Taurus April 20 - May 20
Don't do anything too stupid this week.
This includes gambling on goldfish races. Sorry.
Leo July 23 - August 22
Okay, listen, we have to talk... you probably have a glittery green basketball jersey in your closet.
You need help. Please get rid of that shirt.
If you don't have one, well, your subconscious knew this day would come and got you to not buy it in the first place. Thank your subconscious by taking it out for an ice cream.
Virgo August 23 - September 22
You can just go get an ice cream, no special reason for you, like the Leos need.
Okay, Julie, this one's for you: Avoid the corner of Wolfe and Homestead on Thursday afternoon between 3 and 6. And get an ice cream.
Gemini May 21 - June 20
Trust your instincts this week, they're stronger than ever, especially regarding relationships and gardening.
Your gardening relationships, for example, will be incredibly strong this week, if you listen to your heart. Which is, umm, of course, part and parcel of the instinctual system.
Capricorn December 22 - January 19
Don't be fooled this week by false friends.

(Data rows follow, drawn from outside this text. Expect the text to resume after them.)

What follows belongs to an exercise in optimizing a design on an open flow for small area, a short achievable clock period and few clock cycles; a production flow would make more cautious choices.
The RTL was checked by simulation tests, not by an equivalence proof against the original design.
The flow treats the clock pin as an ideal source, which a real chip does not have.
Power is estimated from default activity; no workload was simulated.

Setup of the baseline:
==> flow/design.v <==
`timescale 1ns/100ps
module priority_queue_top (
    input  logic                  clk,
    input  logic                  reset,
    input  logic                  insert,
    input  logic [32-1:0] insert_data,
    input  logic                  remove,
    output logic                  busy,
    output logic                  full,
    output logic                  empty,
    output logic [32-1:0] data_out,
    output logic                  data_valid
);
    localparam int N = 16;
    localparam int W = 32;
    logic [N-1:0][W-1:0] slot;      
    logic [N-1:0] valid;         
    logic [W-1:0] key_q;         
    logic         ins_q;         
    logic         rem_q;         
    function automatic logic greater(input logic [W-1:0] a, input logic [W-1:0] b);
        logic c;
        c = 1'b0;
        for (int j = 0; j < W; j++) c = (a[j] & ~b[j]) | (a[j] & c) | (~b[j] & c);
        greater = c;
    endfunction
    logic [N-1:0] cmp_q;         
    logic         cmp_key_q;     
    logic [N-1:0] was_hold_q;    
    logic [N-1:0] was_key_q;
    logic [N-1:0] was_up_q;
    logic         was_dn_q;
    logic [N-1:0] gt;
    always_comb begin
        for (int i = 0; i < N; i++) begin
            gt[i] = (was_hold_q[i] & cmp_q[i]) | (was_key_q[i] & cmp_key_q);
            if (i > 0)     gt[i] = gt[i] | (was_up_q[i] & cmp_q[(i+N-1)%N]);
            if (i < N - 1) gt[i] = gt[i] | (was_dn_q & cmp_q[(i+1)%N]);
            else           gt[i] = gt[i] | was_dn_q;
        end
    end
    logic [N-1:0] valid_nx;
    always_comb begin
        valid_nx = valid;
        if (ins_q) valid_nx = {valid[N-2:0], 1'b1};
        if (rem_q) valid_nx = {1'b0, valid[N-1:1]};
    end
    wire ins_ok = insert && !full;
    wire rem_ok = remove && !empty;
    logic [N-1:0] s_hold, s_key, s_up, s_dn;
    always_comb begin
        for (int i = 0; i < N; i++) begin
            s_dn[i]   = rem_q;
            s_key[i]  = ins_q && gt[i] && (i == 0 || !gt[i-1]);
            s_up[i]   = ins_q && gt[i] && i != 0 && gt[i-1];
            s_hold[i] = !rem_q && !(ins_q && gt[i]);
        end
    end
    logic [N-1:0][W-1:0] slot_nx;
    always_comb begin
        for (int i = 0; i < N; i++) begin
            slot_nx[i] = ({W{s_hold[i]}} & slot[i]) | ({W{s_key[i]}} & key_q);
            if (i > 0)     slot_nx[i] = slot_nx[i] | ({W{s_up[i]}} & slot[i-1]);
            if (i < N - 1) slot_nx[i] = slot_nx[i] | ({W{s_dn[i]}} & slot[i+1]);
        end
    end
    always_ff @(posedge clk) begin
        key_q     <= insert_data;
        slot      <= slot_nx;
        was_hold_q <= s_hold;
        was_key_q  <= s_key;
        was_up_q   <= s_up;
        was_dn_q   <= rem_q;
        cmp_key_q <= greater(insert_data, key_q);
        for (int i = 0; i < N; i++) cmp_q[i] <= !valid[i] || greater(insert_data, slot[i]);
    end
    always_ff @(posedge clk) begin
        if (reset) begin
            valid     <= '0;
            ins_q     <= 1'b0;
            rem_q     <= 1'b0;
            full  <= 1'b0;
            empty <= 1'b1;
        end else begin
            valid     <= valid_nx;
            ins_q     <= ins_ok;
            rem_q     <= rem_ok;
            full  <= ins_ok ? valid_nx[N-2] : (!rem_ok && valid_nx[N-1]);
            empty <= !ins_ok && (rem_ok ? !valid_nx[1] : !valid_nx[0]);
        end
    end
    assign busy       = 1'b0;
    assign data_valid = rem_q;
    assign data_out   = slot[0];
endmodule
==> flow/config.mk <==
export PLATFORM = sky130hd
export DESIGN_NAME = priority_queue_top
export DESIGN_NICKNAME = priority_queue_top
export VERILOG_FILES = /design/flow/design.v
export SDC_FILE = /design/flow/constraint.sdc
export NUM_CORES = 4
export LEC_CHECK = 0
export CAP_MARGIN = 20
export CORE_MARGIN = 2
export CORE_UTILIZATION = 55
export CTS_BUF_LIST = sky130_fd_sc_hd__clkbuf_4 sky130_fd_sc_hd__clkbuf_8
export CTS_CLUSTER_SIZE = 20
export PLACE_DENSITY = 0.7
export SETUP_SLACK_MARGIN = 3.3
export SLEW_MARGIN = 20
==> flow/constraint.sdc <==
create_clock -name core_clock -period 6.0 [get_ports {clk}]
set_input_delay 1.2000 -clock core_clock [delete_from_list [all_inputs] [get_ports {clk}]]
set_output_delay 1.2000 -clock core_clock [all_outputs]
set_load 0.01 [all_outputs]
standard.sh (not shown) runs the stock make flow with config.mk's settings and CLKGATE_MAP_FILE= SYNTH_SCRIPT=/design/flow/synth_recipe.tcl, a recipe that flattens the netlist after the stock synthesis.
==> flow/flow/run.sh <==
#!/bin/bash
# Standard layout, with the delay cells kept out of port buffering and timing repair.
set -euo pipefail
bash standard.sh synth > synth.log 2>&1
export DONT_USE_CELLS="sky130_fd_sc_hd__clkdlybuf4s15_1 sky130_fd_sc_hd__clkdlybuf4s15_2 sky130_fd_sc_hd__clkdlybuf4s18_1 sky130_fd_sc_hd__clkdlybuf4s18_2 sky130_fd_sc_hd__clkdlybuf4s25_1 sky130_fd_sc_hd__clkdlybuf4s25_2 sky130_fd_sc_hd__clkdlybuf4s50_1 sky130_fd_sc_hd__clkdlybuf4s50_2 sky130_fd_sc_hd__dlygate4sd1_1 sky130_fd_sc_hd__dlygate4sd2_1 sky130_fd_sc_hd__dlygate4sd3_1 sky130_fd_sc_hd__dlymetal6s2s_1 sky130_fd_sc_hd__dlymetal6s4s_1 sky130_fd_sc_hd__dlymetal6s6s_1"
export BUFFER_PORTS_ARGS="-buffer_cell sky130_fd_sc_hd__buf_4"
bash standard.sh finish > finish.log 2>&1
Both conditions hold for the baseline: the flow ran to the end and the final layout passed the timing, DRC and antenna checks.
Testbench counts of the baseline, summed over its fixed seeds: cycles 3,600.
--- input diff the baseline..the candidate ---
==> flow/design.v, changed modules only <==
module priority_queue_top (
    input  logic                  clk,
    input  logic                  reset,
    input  logic                  insert,
    input  logic [32-1:0] insert_data,
    input  logic                  remove,
    output logic                  busy,
    output logic                  full,
    output logic                  empty,
    output logic [32-1:0] data_out,
    output logic                  data_valid
);
    localparam int N = 16;
    localparam int W = 32;
    logic [N-1:0][W-1:0] slot;      
    logic [N-1:0] valid;         
    logic [W-1:0] key_q;         
    logic         ins_q;         
    logic         rem_q;         
    function automatic logic greater(input logic [W-1:0] a, input logic [W-1:0] b);
        logic c;
        c = 1'b0;
        for (int j = 0; j < W; j++) c = (a[j] & ~b[j]) | (a[j] & c) | (~b[j] & c);
        greater = c;
    endfunction
    logic [N-1:0] cmp_q;         
    logic         cmp_key_q;     
    logic [N-1:0] gt_q;          
    logic         was_ins_q;     
    logic         was_rem_q;     
    logic [N-1:0] gt;
    always_comb begin
        for (int i = 0; i < N; i++) begin
            if (was_rem_q) begin
                gt[i] = (i == N - 1) ? 1'b1 : cmp_q[(i+1)%N];
            end else if (was_ins_q && gt_q[i]) begin
                gt[i] = (i == 0 || !gt_q[(i+N-1)%N]) ? cmp_key_q : cmp_q[(i+N-1)%N];
            end else begin
                gt[i] = cmp_q[i];
            end
        end
    end
    logic [N-1:0] valid_nx;
    always_comb begin
        valid_nx = valid;
        if (ins_q) valid_nx = {valid[N-2:0], 1'b1};
        if (rem_q) valid_nx = {1'b0, valid[N-1:1]};
    end
    wire ins_ok = insert && !full;
    wire rem_ok = remove && !empty;
    logic [N-1:0] s_hold, s_key, s_up, s_dn;
    always_comb begin
        for (int i = 0; i < N; i++) begin
            s_dn[i]   = rem_q;
            s_key[i]  = ins_q && gt[i] && (i == 0 || !gt[i-1]);
            s_up[i]   = ins_q && gt[i] && i != 0 && gt[i-1];
            s_hold[i] = !rem_q && !(ins_q && gt[i]);
        end
    end
    logic [N-1:0][W-1:0] slot_nx;
    always_comb begin
        for (int i = 0; i < N; i++) begin
            slot_nx[i] = ({W{s_hold[i]}} & slot[i]) | ({W{s_key[i]}} & key_q);
            if (i > 0)     slot_nx[i] = slot_nx[i] | ({W{s_up[i]}} & slot[i-1]);
            if (i < N - 1) slot_nx[i] = slot_nx[i] | ({W{s_dn[i]}} & slot[i+1]);
        end
    end
    always_ff @(posedge clk) begin
        key_q     <= insert_data;
        slot      <= slot_nx;
        gt_q      <= gt;
        cmp_key_q <= greater(insert_data, key_q);
        for (int i = 0; i < N; i++) cmp_q[i] <= !valid[i] || greater(insert_data, slot[i]);
    end
    always_ff @(posedge clk) begin
        if (reset) begin
            valid     <= '0;
            ins_q     <= 1'b0;
            rem_q     <= 1'b0;
            was_ins_q <= 1'b0;
            was_rem_q <= 1'b0;
            full  <= 1'b0;
            empty <= 1'b1;
        end else begin
            valid     <= valid_nx;
            ins_q     <= ins_ok;
            rem_q     <= rem_ok;
            was_ins_q <= ins_q;
            was_rem_q <= rem_q;
            full  <= ins_ok ? valid_nx[N-2] : (!rem_ok && valid_nx[N-1]);
            empty <= !ins_ok && (rem_ok ? !valid_nx[1] : !valid_nx[0]);
        end
    end
    assign busy       = 1'b0;
    assign data_valid = rem_q;
    assign data_out   = slot[0];
endmodule
==> run notes <==
- The candidate: full flow OK, the timing, DRC and antenna checks passed
- Delta (the candidate minus the baseline): utilization after layout went up 1.2 points, total met3 wirelength after detailed routing went up 10000 um, cell count went down 773.
- The baseline → the candidate: full die area fell 4.2%; post-route total power fell 0.00064 W.
Testbench counts of the candidate, summed over its fixed seeds: cycles 3,600.

========
job 103:
Starts from the design.v that is shown in full above.
==> flow/config.mk <==
export PLATFORM = sky130hd
export DESIGN_NAME = priority_queue_top
export DESIGN_NICKNAME = priority_queue_top
export VERILOG_FILES = /design/flow/design.v
export SDC_FILE = /design/flow/constraint.sdc
export NUM_CORES = 4
export LEC_CHECK = 0
export CAP_MARGIN = 20
export CORE_MARGIN = 2
export CORE_UTILIZATION = 45
export CTS_BUF_LIST = sky130_fd_sc_hd__clkbuf_4 sky130_fd_sc_hd__clkbuf_8
export CTS_CLUSTER_SIZE = 20
export PLACE_DENSITY = 0.6
export SETUP_SLACK_MARGIN = 3.3
export SLEW_MARGIN = 20
==> flow/constraint.sdc <==
create_clock -name core_clock -period 6.0 [get_ports {clk}]
set_input_delay 1.2000 -clock core_clock [delete_from_list [all_inputs] [get_ports {clk}]]
set_output_delay 1.2000 -clock core_clock [all_outputs]
set_load 0.01 [all_outputs]
==> flow/flow/run.sh <==
#!/bin/bash
# Standard layout, with the delay cells kept out of port buffering and timing repair,
# and long wires buffered after clock tree synthesis (flow/post_cts.tcl).
set -euo pipefail
bash standard.sh synth > synth.log 2>&1
export DONT_USE_CELLS="sky130_fd_sc_hd__clkdlybuf4s15_1 sky130_fd_sc_hd__clkdlybuf4s15_2 sky130_fd_sc_hd__clkdlybuf4s18_1 sky130_fd_sc_hd__clkdlybuf4s18_2 sky130_fd_sc_hd__clkdlybuf4s25_1 sky130_fd_sc_hd__clkdlybuf4s25_2 sky130_fd_sc_hd__clkdlybuf4s50_1 sky130_fd_sc_hd__clkdlybuf4s50_2 sky130_fd_sc_hd__dlygate4sd1_1 sky130_fd_sc_hd__dlygate4sd2_1 sky130_fd_sc_hd__dlygate4sd3_1 sky130_fd_sc_hd__dlymetal6s2s_1 sky130_fd_sc_hd__dlymetal6s4s_1 sky130_fd_sc_hd__dlymetal6s6s_1"
export POST_CTS_TCL="$PWD/flow/post_cts.tcl"
export BUFFER_PORTS_ARGS="-buffer_cell sky130_fd_sc_hd__buf_4"
bash standard.sh finish > finish.log 2>&1
==> flow/flow/post_cts.tcl <==
# Extra repair after clock tree synthesis: buffer long wires, then repair
# setup again with the placement parasitics.
estimate_parasitics -placement
repair_design -max_wire_length 200 -verbose
detailed_placement
estimate_parasitics -placement
repair_timing -setup -setup_margin $::env(SETUP_SLACK_MARGIN) -repair_tns 100 -verbose
detailed_placement
check_placement -verbose
Testbench counts of job 103, summed over its fixed seeds: cycles 3,600.
Modified inputs, job 104 compared to job 103
-- flow/design.v --
<<< job 103, line 27
    logic [N-1:0] cmp_q;         
    logic         cmp_key_q;     
    logic [N-1:0] was_hold_q;    
    logic [N-1:0] was_key_q;
    logic [N-1:0] was_up_q;
    logic         was_dn_q;
    logic [N-1:0] gt;
    always_comb begin
        for (int i = 0; i < N; i++) begin
            gt[i] = (was_hold_q[i] & cmp_q[i]) | (was_key_q[i] & cmp_key_q);
            if (i > 0)     gt[i] = gt[i] | (was_up_q[i] & cmp_q[(i+N-1)%N]);
            if (i < N - 1) gt[i] = gt[i] | (was_dn_q & cmp_q[(i+1)%N]);
            else           gt[i] = gt[i] | was_dn_q;
        end
    end
>>> job 104, line 27
    logic [N-1:0] cmp_q;         
    logic         cmp_key_q;     
    logic [N-1:0] gt_q;          
    logic         was_ins_q;     
    logic         was_rem_q;     
    logic [N-1:0] gt;
    always_comb begin
        for (int i = 0; i < N; i++) begin
            if (was_rem_q) begin
                gt[i] = (i == N - 1) ? 1'b1 : cmp_q[(i+1)%N];
            end else if (was_ins_q && gt_q[i]) begin
                gt[i] = (i == 0 || !gt_q[(i+N-1)%N]) ? cmp_key_q : cmp_q[(i+N-1)%N];
            end else begin
                gt[i] = cmp_q[i];
            end
        end
    end
<<< job 103, line 68
        key_q     <= insert_data;
        slot      <= slot_nx;
        was_hold_q <= s_hold;
        was_key_q  <= s_key;
        was_up_q   <= s_up;
        was_dn_q   <= rem_q;
        cmp_key_q <= greater(insert_data, key_q);
        for (int i = 0; i < N; i++) cmp_q[i] <= !valid[i] || greater(insert_data, slot[i]);
>>> job 104, line 70
        key_q     <= insert_data;
        slot      <= slot_nx;
        gt_q      <= gt;
        cmp_key_q <= greater(insert_data, key_q);
        for (int i = 0; i < N; i++) cmp_q[i] <= !valid[i] || greater(insert_data, slot[i]);
<<< job 103, line 80
            ins_q     <= 1'b0;
            rem_q     <= 1'b0;
            full  <= 1'b0;
            empty <= 1'b1;
>>> job 104, line 79
            ins_q     <= 1'b0;
            rem_q     <= 1'b0;
            was_ins_q <= 1'b0;
            was_rem_q <= 1'b0;
            full  <= 1'b0;
            empty <= 1'b1;
<<< job 103, line 86
            ins_q     <= ins_ok;
            rem_q     <= rem_ok;
            full  <= ins_ok ? valid_nx[N-2] : (!rem_ok && valid_nx[N-1]);
            empty <= !ins_ok && (rem_ok ? !valid_nx[1] : !valid_nx[0]);
>>> job 104, line 87
            ins_q     <= ins_ok;
            rem_q     <= rem_ok;
            was_ins_q <= ins_q;
            was_rem_q <= rem_q;
            full  <= ins_ok ? valid_nx[N-2] : (!rem_ok && valid_nx[N-1]);
            empty <= !ins_ok && (rem_ok ? !valid_nx[1] : !valid_nx[0]);
==> comparison <==
- Worst setup path endpoint: cmp_key_q$_DFF_P_ -> job 104, cmp_q[10]$_DFF_P_ -> job 103
- Relative to job 103, the slew at the pin with the worst max-slew slack of job 104 is lower by 0.039 ns.
- Job 104 vs. job 103: count of plain and timing-repair buffers in the layout moved up; longest individual stage delay on the worst path dropped 0.15 ns; maximum clock skew at final layout rose by 0.027 ns; total power divided by cell area went down about 0.75%.
- Compared to job 103, the number of flip-flops in job 104 is lower.
- Job 104: all stages complete, timing, DRC and antenna checks passed
Testbench counts of job 104, summed over its fixed seeds: cycles 3,600.

==> afterwards: timing with drivers on the ports <==
How much do the figures lean on ideal ports? The routed layouts below were timed once more, with nothing changed but the port constraints. Step 1 assumes that a clkbuf_16 drives the clock port and a buf_2 every other input. Step 2, shift: input delay + t, output delay - t, t = (earliest + latest rising clock arrival at the registers) / 2. This alone moves slack from input paths to output paths. Three values: ideal, step 1, step 2; two values: the first two.
run | t (ns) | setup WS [ns] | clock arrival spread, ns | pins driven straight from the clock port
the baseline | 0.784 | 3.170 / 3.209 / 2.425 | 0.030 / 0.030 | 1
the candidate | 0.806 | 3.014 / 2.917 / 2.111 | 0.049 / 0.049 | 1
job 103 | 0.798 | 3.273 / 3.308 / 2.510 | 0.060 / 0.060 | 1
job 104 | 0.807 | 3.239 / 3.247 / 2.439 | 0.079 / 0.079 | 1
After both steps every run listed still meets setup and hold. For the candidate, which loses most, drivers alone change the setup slack by -0.097 ns; drivers and shift together by -0.903 ns.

Or fickle friends. Basically, most alliterative type of friends will give you problems this week. Even fine friends. Shocking, but true.
Cancer June 21 - July 22
Okay, listen up, two-for-the-price-of-one, as I've taken to calling the two people I'm sensing I'm writing this horoscope to out there.
One of you is very short.
Try a little patience, and pineapple and ham pizza, you might like it.
Pisces February 19 - March 20
Get out of the house, now!
Actually, we were just testing your reflexes. If this were an actual emergency, we would have preceded the preceding message with a coded word or two to indicate alarm.
Carry on with what you were doing before.
Aries March 21 - April 19
There will be an option on the table to turn your life into a reality television series this week.
Please, for the love of all that's holy and good, don't do it.
Libra September 23 - October 22
Oh man, are you coming or going or what this week?
I mean, come on, make up your mind!
Friends who are close to you will notice your inner turmoil and probably keep a safe distance because we had to ring most of them and warn them about that self-same inner turmoil.
Scorpio October 23 - November 21
Burp if you need to, is my advice to non-horoscope-getting Zodiac signs.
Sagittarius November 22 - December 21
You once knew a blind man who was very wise, but smelled of cheese and butter.
Think about how butter and smelly cheese might be applied in your life... ... you thinking about it? How about now?
Eerily applicable, isn't it?
Aquarius January 20 - February 18
Don't break any fingers this week.
Also, put two of those little peach things that aren't quite peaches but look an awful lot like them in your loved one's lunch bag this week each day. And a plum.